Inquiry Is Really About Getting Kids To Think

In education circles today, inquiry based learning is gaining popularity and support by teachers all over the world.  Personally I feel there is much value in examining these approaches to learning, which sometimes play second fiddle to traditional notions of school and learning.  I truly feel there is value in many approached to teaching and learning.  But, I am pleased to see the idea that students ‘inquiring’ into topics and ideas that they are personally interested in, taking root in many classrooms and schools in many different jurisdictions.  One doesn’t have to go to far down the inquiry rabbit hole to find a plethora of examples of inquiry based initiatives.  My only fear is that ‘inquiry’ is going to get lost in its own celebrity of sorts!

Let me explain, a number of years ago, I wrote a post called Buzzwords, Jargon or Just What Things are Called in Education in which I cautioned teachers not to throw out or dismiss ‘new ideas’ that come with certain labels.  We can get lost in the language of ideas and lose sight of the idea.  Regardless of the words we use to label ideas, the ideas must still be considered and examined by teachers and policy makers.  While inquiry based teaching increases in popularity, it is important for the pedagogy embedded in the ideas behind the label is not lost because of the label.   In short, I hope inquiry is here to stay and that we continue to teach our students how to learn and how to think.  Inquiry is really about getting kids to think.  It’s All About Thinking!

Last week, I was approached by The Center For Authentic Inquiry for my thoughts and reflections on inquiry-driven teaching and learning.  I appreciated an opportunity to take an hour out of my schedule and reflect on where I have been, where I am and where I see my self going with inquiry; not only for my self as a teacher, but also as a learner and a person.

Highlights of the interview can be found by clicking here.

Thank you to @lindadarco1 for a great conversation!


One comment

  1. Karveena

    Great Post!

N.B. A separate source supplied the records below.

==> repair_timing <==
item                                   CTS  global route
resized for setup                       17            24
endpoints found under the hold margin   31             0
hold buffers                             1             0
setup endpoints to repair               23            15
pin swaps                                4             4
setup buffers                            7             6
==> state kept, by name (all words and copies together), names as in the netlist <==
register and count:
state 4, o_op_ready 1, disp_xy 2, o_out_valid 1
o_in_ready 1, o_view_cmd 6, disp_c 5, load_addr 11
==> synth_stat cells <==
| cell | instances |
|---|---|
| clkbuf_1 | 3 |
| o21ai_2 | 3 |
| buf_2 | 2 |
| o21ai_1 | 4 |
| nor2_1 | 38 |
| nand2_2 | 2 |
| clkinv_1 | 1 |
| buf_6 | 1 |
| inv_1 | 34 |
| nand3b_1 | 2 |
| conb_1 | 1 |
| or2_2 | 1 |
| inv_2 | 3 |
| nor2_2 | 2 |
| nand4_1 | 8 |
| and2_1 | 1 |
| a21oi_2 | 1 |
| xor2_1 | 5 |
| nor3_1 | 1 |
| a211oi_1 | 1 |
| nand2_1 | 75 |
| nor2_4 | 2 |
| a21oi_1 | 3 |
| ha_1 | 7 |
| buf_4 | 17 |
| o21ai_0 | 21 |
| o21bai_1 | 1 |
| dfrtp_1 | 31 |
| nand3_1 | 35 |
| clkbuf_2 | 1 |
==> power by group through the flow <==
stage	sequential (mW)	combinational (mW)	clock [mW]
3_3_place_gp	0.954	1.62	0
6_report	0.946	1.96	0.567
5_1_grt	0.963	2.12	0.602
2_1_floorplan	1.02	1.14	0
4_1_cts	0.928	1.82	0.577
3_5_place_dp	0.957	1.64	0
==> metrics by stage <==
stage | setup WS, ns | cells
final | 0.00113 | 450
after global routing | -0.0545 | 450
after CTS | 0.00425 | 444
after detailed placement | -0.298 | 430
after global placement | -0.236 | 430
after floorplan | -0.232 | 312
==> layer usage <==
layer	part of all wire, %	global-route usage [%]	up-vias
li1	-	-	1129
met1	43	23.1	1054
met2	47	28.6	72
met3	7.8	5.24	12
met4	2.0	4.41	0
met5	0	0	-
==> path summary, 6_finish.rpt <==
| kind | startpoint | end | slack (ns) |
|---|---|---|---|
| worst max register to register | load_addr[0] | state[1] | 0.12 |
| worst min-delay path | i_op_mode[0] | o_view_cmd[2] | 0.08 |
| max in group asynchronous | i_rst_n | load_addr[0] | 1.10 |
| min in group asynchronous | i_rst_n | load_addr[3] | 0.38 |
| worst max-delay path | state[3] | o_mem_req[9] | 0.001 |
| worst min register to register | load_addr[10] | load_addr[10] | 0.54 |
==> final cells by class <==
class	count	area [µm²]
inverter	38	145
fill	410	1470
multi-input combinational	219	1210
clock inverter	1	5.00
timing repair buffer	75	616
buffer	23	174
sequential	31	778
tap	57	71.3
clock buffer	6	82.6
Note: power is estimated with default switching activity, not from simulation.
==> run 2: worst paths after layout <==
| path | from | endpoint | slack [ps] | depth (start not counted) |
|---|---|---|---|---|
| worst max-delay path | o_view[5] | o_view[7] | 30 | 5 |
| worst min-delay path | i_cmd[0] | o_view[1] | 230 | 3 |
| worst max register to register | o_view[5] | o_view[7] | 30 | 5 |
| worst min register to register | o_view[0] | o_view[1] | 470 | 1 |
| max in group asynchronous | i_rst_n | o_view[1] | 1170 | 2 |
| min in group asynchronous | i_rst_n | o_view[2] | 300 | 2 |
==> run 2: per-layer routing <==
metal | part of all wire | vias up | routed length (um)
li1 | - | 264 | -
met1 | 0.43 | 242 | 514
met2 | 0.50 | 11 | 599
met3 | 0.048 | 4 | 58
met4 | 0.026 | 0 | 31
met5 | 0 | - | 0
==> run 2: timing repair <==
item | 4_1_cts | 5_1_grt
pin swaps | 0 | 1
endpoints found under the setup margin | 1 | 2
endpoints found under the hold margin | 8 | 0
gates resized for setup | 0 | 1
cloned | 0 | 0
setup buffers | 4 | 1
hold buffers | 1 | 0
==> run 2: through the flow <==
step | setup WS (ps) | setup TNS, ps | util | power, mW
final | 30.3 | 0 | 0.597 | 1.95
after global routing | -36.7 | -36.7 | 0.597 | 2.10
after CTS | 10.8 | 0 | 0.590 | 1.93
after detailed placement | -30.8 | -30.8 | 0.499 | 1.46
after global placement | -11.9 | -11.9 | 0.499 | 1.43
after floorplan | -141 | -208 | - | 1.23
$ cat src/logic/ic_config.svh
// ======================================================================
// Geometry of the instruction cache tag side. Line and way counts must
// be powers of two. Index and tag widths are derived in ic_addr_pkg,
// so only these four values change the cache shape.
// ======================================================================
`ifndef IC_CONFIG_SVH
`define IC_CONFIG_SVH

// Number of lines held in each way
`define IC_LINES 256

// Number of ways in a set
`define IC_WAYS 4

// Byte offset bits inside one line, 64 byte lines
`define IC_LOBIT 6

// Width of a byte code address
`define IC_ADDR_BITS 32

// With the values above the line index is address bits 13:6
// and the tag is address bits 31:14

`endif

$ cat src/logic/ic_addr_pkg.sv
// ======================================================================
// Code address types for the cache tag side. Widths follow the macros
// of ic_config.svh, and the helpers split a byte address into its parts.
// ======================================================================
package ic_addr_pkg;

	`include "ic_config.svh"

	// Derived field widths and the top bit of the line index
	localparam int IC_INDEX_BITS = $clog2(`IC_LINES);
	localparam int IC_WAY_BITS   = $clog2(`IC_WAYS);
	localparam int IC_HIBIT      = `IC_LOBIT + IC_INDEX_BITS - 1;
	localparam int IC_TAG_BITS   = `IC_ADDR_BITS - IC_HIBIT - 1;

	typedef logic [`IC_ADDR_BITS-1:0] code_addr_t;
	typedef logic [IC_INDEX_BITS-1:0] ic_index_t;
	typedef logic [IC_TAG_BITS-1:0]   ic_tag_t;
	typedef logic [IC_WAY_BITS-1:0]   ic_way_t;
	// One bit per way, bit n stands for way n
	typedef logic [`IC_WAYS-1:0]      ic_way_mask_t;

	// Line index bits of a byte address
	function automatic ic_index_t addr_index(input code_addr_t addr);
		return addr[IC_HIBIT:`IC_LOBIT];
	endfunction

	// Tag bits of a byte address
	function automatic ic_tag_t addr_tag(input code_addr_t addr);
		return addr[`IC_ADDR_BITS-1:IC_HIBIT+1];
	endfunction

endpackage

$ cat src/logic/ic_maint_pkg.sv
// ======================================================================
// Cache maintenance command word. The opcode sits in bits 31:30 in both
// views, so a decoder reads it before it picks the view to use.
// Reserved bits of the index view are ignored.
// ======================================================================
package ic_maint_pkg;

	import ic_addr_pkg::*;

	// Width of the word address carried by the address view
	localparam int IC_WORD_ADDR_BITS = $bits(code_addr_t) - 2;
	// Unused bits between opcode and way field in the index view
	localparam int IC_RSVD_BITS = IC_WORD_ADDR_BITS - IC_WAY_BITS - IC_INDEX_BITS;

	typedef enum logic [1:0] {
		NOP       = 2'd0,
		INV_ADDR  = 2'd1,
		INV_INDEX = 2'd2,
		INV_ALL   = 2'd3
	} maint_op_t;

	// Address view, the word address is the code address without its
	// two low byte bits
	typedef struct packed {
		maint_op_t                      op;
		logic [IC_WORD_ADDR_BITS-1:0]   word_addr;
	} maint_addr_view_t;

	// Index view names one way of one line directly
	typedef struct packed {
		maint_op_t                 op;
		logic [IC_RSVD_BITS-1:0]   rsvd;
		ic_way_t                   way;
		ic_index_t                 index;
	} maint_index_view_t;

	// The same 32-bit word seen through either view
	typedef union packed {
		maint_addr_view_t    addr;
		maint_index_view_t   idx;
	} maint_cmd_t;

endpackage

$ cat src/logic/ic_if.sv
// ======================================================================
// Internal buses of the tag side. Maintenance actions run from the
// decoder to the valid array. Lookup results run from the stores to hit
// detection, and the top level drives the looked-up index.
// ======================================================================
`timescale 1ns/100ps
`include "ic_config.svh"

// Invalidate actions, inv_line and inv_all are one-cycle pulses
interface ic_maint_if import ic_addr_pkg::*; ();
	logic          inv_line;
	logic          inv_all;
	ic_index_t     inv_index;
	ic_way_mask_t  inv_ways;

	modport source (output inv_line, output inv_all, output inv_index, output inv_ways);
	modport sink   (input inv_line, input inv_all, input inv_index, input inv_ways);
endinterface


$ cat src/logic/ic_maint_decode.sv
// ======================================================================
// Maintenance command decoder. A command is registered once and turns
// into a single action pulse in the next cycle. Reserved opcode space
// does not exist, every encoding has a meaning.
// ======================================================================
`timescale 1ns/100ps

module ic_maint_decode import ic_addr_pkg::*; import ic_maint_pkg::*; (
	input  logic        clk,
	input  logic        rst,
	input  logic        cmd_valid,
	input  maint_cmd_t  cmd,
	ic_maint_if.source  maint
);

	maint_op_t     op;
	ic_index_t     next_index;
	ic_way_mask_t  next_ways;

	// The opcode field is shared by both views
	assign op = cmd.addr.op;

	// Pick the view from the opcode and build index and way mask
	always_comb begin
		next_index = cmd.idx.index;
		next_ways  = '1;
		case (op)
			INV_ADDR: begin
				// Rebuild the byte address to find its line, every way is hit
				next_index = addr_index({cmd.addr.word_addr, 2'b00});
				next_ways  = '1;
			end
			INV_INDEX: begin
				next_index = cmd.idx.index;
				next_ways  = ic_way_mask_t'(1) << cmd.idx.way;
			end
			default: begin
				next_index = cmd.idx.index;
				next_ways  = '1;
			end
		endcase
	end

	// Action pulses, low out of reset
	always_ff @(posedge clk or posedge rst) begin
		if (rst) begin
			maint.inv_line <= 1'b0;
			maint.inv_all  <= 1'b0;
		end else begin
			maint.inv_line <= cmd_valid && (op == INV_ADDR || op == INV_INDEX);
			maint.inv_all  <= cmd_valid && (op == INV_ALL);
		end
	end

	// Target of the action, only meaningful while a pulse is high
	always_ff @(posedge clk) begin
		if (cmd_valid) begin
			maint.inv_index <= next_index;
			maint.inv_ways  <= next_ways;
		end
	end

	// The valid array treats the two pulses as exclusive
	a_one_action: assert property (@(posedge clk) disable iff (rst)
		!(maint.inv_line && maint.inv_all));

endmodule

$ cat src/flat_wrapper.sv
// flat-port wrapper written by rule: the top's interface ports become plain ports
module ic_maint_decode_flat import ic_addr_pkg::*; import ic_maint_pkg::*;
  (clk, rst, cmd_valid, cmd, maint_inv_line, maint_inv_all, maint_inv_index, maint_inv_ways);
  ic_maint_if maint_i ();
  input  logic clk;
  input  logic rst;
  input  logic cmd_valid;
  input  maint_cmd_t cmd;
  output wire logic [$bits(maint_i.inv_line)-1:0] maint_inv_line;
  output wire logic [$bits(maint_i.inv_all)-1:0] maint_inv_all;
  output wire logic [$bits(maint_i.inv_index)-1:0] maint_inv_index;
  output wire logic [$bits(maint_i.inv_ways)-1:0] maint_inv_ways;
  assign maint_inv_line = maint_i.inv_line;
  assign maint_inv_all = maint_i.inv_all;
  assign maint_inv_index = maint_i.inv_index;
  assign maint_inv_ways = maint_i.inv_ways;
  ic_maint_decode u_core (.clk(clk), .rst(rst), .cmd_valid(cmd_valid), .cmd(cmd), .maint(maint_i));
endmodule
$ cat config.mk
export PLATFORM = sky130hd
export DESIGN_NAME = ic_maint_decode_flat
export DESIGN_NICKNAME = d
export VERILOG_FILES = /design/src/logic/ic_addr_pkg.sv /design/src/logic/ic_maint_pkg.sv /design/src/logic/ic_if.sv /design/src/logic/ic_maint_decode.sv /design/src/flat_wrapper.sv
export VERILOG_INCLUDE_DIRS = /design/src /design/src/logic
export SDC_FILE = /design/constraint.sdc
export NUM_CORES = 1
export LEC_CHECK = 0
export ABC_CLOCK_PERIOD_IN_PS = 800
export BUFFER_PORTS_ARGS = -buffer_cell sky130_fd_sc_hd__buf_4
export CAP_MARGIN = 25
export CORE_AREA = 2 2 43 45
export DETAILED_ROUTE_END_ITERATION = 12
export DIE_AREA = 0 0 45 47
export PLACE_DENSITY_LB_ADDON = 0.15
export SLEW_MARGIN = 20
export SYNTH_ARGS = -nofsm -noshare
export SYNTH_HDL_FRONTEND = slang
export SYNTH_SLANG_ARGS = --single-unit
$ cat constraint.sdc
create_clock -name clk -period 0.8 [get_ports clk]
set_input_delay 0.04 -clock clk [delete_from_list [all_inputs] [get_ports clk]]
set_output_delay 0.04 -clock clk [all_outputs]
set_load 0.05 [all_outputs]
After elaboration in Yosys (flattened, before gate mapping). Cells that the tools add are included.

Output and inout port bits: 14. Register bits: 14.

Equality and inequality tests: 3. Mux-type cells: 1. Reductions and logical operators: 3. Shifts and indexed selects: 1.

Operators with widths (count): $mux W8 (1); $eq A2 B2 Y1 const B (2); $shl A1 B2 Y4 const A (1); $eq A2 B1 Y1 const B (1); $logic_and A1 B1 Y1 (2); $logic_or A1 B1 Y1 (1).

Logic depth before layout (Yosys ltp).
Depth in word-level cells: 3. Depth in mapped cells: 4. Mapped depth without buffers: 3.

Least setup slack after synthesis. Ideal clock, no wire load.

Path kind: in2reg. From: input cmd[31] in the netlist's numbering. To: register u_core.maint.inv_index[0] (data pin). Path slack: -0.118 ns. Arrival time: 0.658 ns. Stages on the path: 4. Required time: 0.540 ns. Path through: inv_1 ha_1 buf_6 mux2_4.

Word-level cells in the longest chain between the ends: 2.

Ends and longest elaborated chain: start: declaration (line flat_wrapper.sv:8) `input maint_cmd_t cmd;`; $eq A2 B1 Y1 (line ic_maint_decode.sv:27) `case (op)`; $mux W8 (line ic_maint_decode.sv:27); named net u_core.next_index[0] (line ic_maint_decode.sv:17) `ic_index_t next_index;`; end signal: assignment (line ic_maint_decode.sv:58) `maint.inv_index <= next_index;`; end: declaration (line ic_if.sv:16) `modport source (output inv_line, output inv_all, output inv_index, output inv_ways);`.

The timed path passes the listed nets, and every way through them passes these cells. A chain may end at the register's enable or synchronous reset.

Worst setup path in the final report.
From: register u_core.maint.inv_index[3]. To: output maint_inv_index[3].

RTL lines: end: declaration (line flat_wrapper.sv:11) `output wire logic [$bits(maint_i.inv_index)-1:0] maint_inv_index;`.

No word-level cell between the ends.
==> src/logic/ic_config.svh <==
// ======================================================================
// Geometry of the instruction cache tag side. Line and way counts must
// be powers of two. Index and tag widths are derived in ic_addr_pkg,
// so only these four values change the cache shape.
// ======================================================================
`ifndef IC_CONFIG_SVH
`define IC_CONFIG_SVH

// Number of lines held in each way
`define IC_LINES 256

// Number of ways in a set
`define IC_WAYS 4

// Byte offset bits inside one line, 64 byte lines
`define IC_LOBIT 6

// Width of a byte code address
`define IC_ADDR_BITS 32

// With the values above the line index is address bits 13:6
// and the tag is address bits 31:14

`endif

==> src/logic/ic_addr_pkg.sv <==
// ======================================================================
// Code address types for the cache tag side. Widths follow the macros
// of ic_config.svh, and the helpers split a byte address into its parts.
// ======================================================================
package ic_addr_pkg;

	`include "ic_config.svh"

	// Derived field widths and the top bit of the line index
	localparam int IC_INDEX_BITS = $clog2(`IC_LINES);
	localparam int IC_WAY_BITS   = $clog2(`IC_WAYS);
	localparam int IC_HIBIT      = `IC_LOBIT + IC_INDEX_BITS - 1;
	localparam int IC_TAG_BITS   = `IC_ADDR_BITS - IC_HIBIT - 1;

	typedef logic [`IC_ADDR_BITS-1:0] code_addr_t;
	typedef logic [IC_INDEX_BITS-1:0] ic_index_t;
	typedef logic [IC_TAG_BITS-1:0]   ic_tag_t;
	typedef logic [IC_WAY_BITS-1:0]   ic_way_t;
	// One bit per way, bit n stands for way n
	typedef logic [`IC_WAYS-1:0]      ic_way_mask_t;

	// Line index bits of a byte address
	function automatic ic_index_t addr_index(input code_addr_t addr);
		return addr[IC_HIBIT:`IC_LOBIT];
	endfunction

	// Tag bits of a byte address
	function automatic ic_tag_t addr_tag(input code_addr_t addr);
		return addr[`IC_ADDR_BITS-1:IC_HIBIT+1];
	endfunction

endpackage
File: config.mk
export PLATFORM = sky130hd
export DESIGN_NAME = siege_engine
export DESIGN_NICKNAME = d
export VERILOG_FILES = /design/src/design/siege_pkg.sv /design/src/design/slot_if.sv /design/src/design/siege_engine.sv /design/src/design/tower_siege.sv /design/src/design/unit_slot.sv /design/src/design/unit_dispatch.sv
export VERILOG_INCLUDE_DIRS = /design/src /design/src/include
export SDC_FILE = /design/constraint.sdc
export NUM_CORES = 1
export LEC_CHECK = 0
export BUFFER_PORTS_ARGS = -buffer_cell sky130_fd_sc_hd__buf_2
export CELL_PAD_IN_SITES_DETAIL_PLACEMENT = 0
export CELL_PAD_IN_SITES_GLOBAL_PLACEMENT = 1
export CORE_ASPECT_RATIO = 1.1
export CORE_MARGIN = 5
export CORE_UTILIZATION = 46
export DETAILED_ROUTE_END_ITERATION = 8
export PLACE_DENSITY = 0.89
export SYNTH_ARGS = -nofsm -noshare
export SYNTH_HDL_FRONTEND = slang
export SYNTH_SLANG_ARGS = --single-unit
File: constraint.sdc
create_clock -name clk_25MHz -period 8.36 [get_ports clk_25MHz]
set_clock_uncertainty 0.15 [all_clocks]
set_input_delay 1.254 -clock clk_25MHz [delete_from_list [all_inputs] [get_ports clk_25MHz]]
set_output_delay 1.254 -clock clk_25MHz [all_outputs]
set_load 0.05 [all_outputs]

Makes me excited about inquiry in my own classroom. However, also makes me critically examine my own teaching with a question in mind. Am I doing the best I can to make sure students are constantly thinking and learning through inquiry? What can I do to make sure this happens? Also, one of my personal favorite reflections is “where I have been, where I am and where I see my self going” On Monday, I read a journal entry I made last year on this and its great to look at where I wanted to be then and comparing it to where I am now. Don’t loose that reflection 🙂 Thank you for your post!!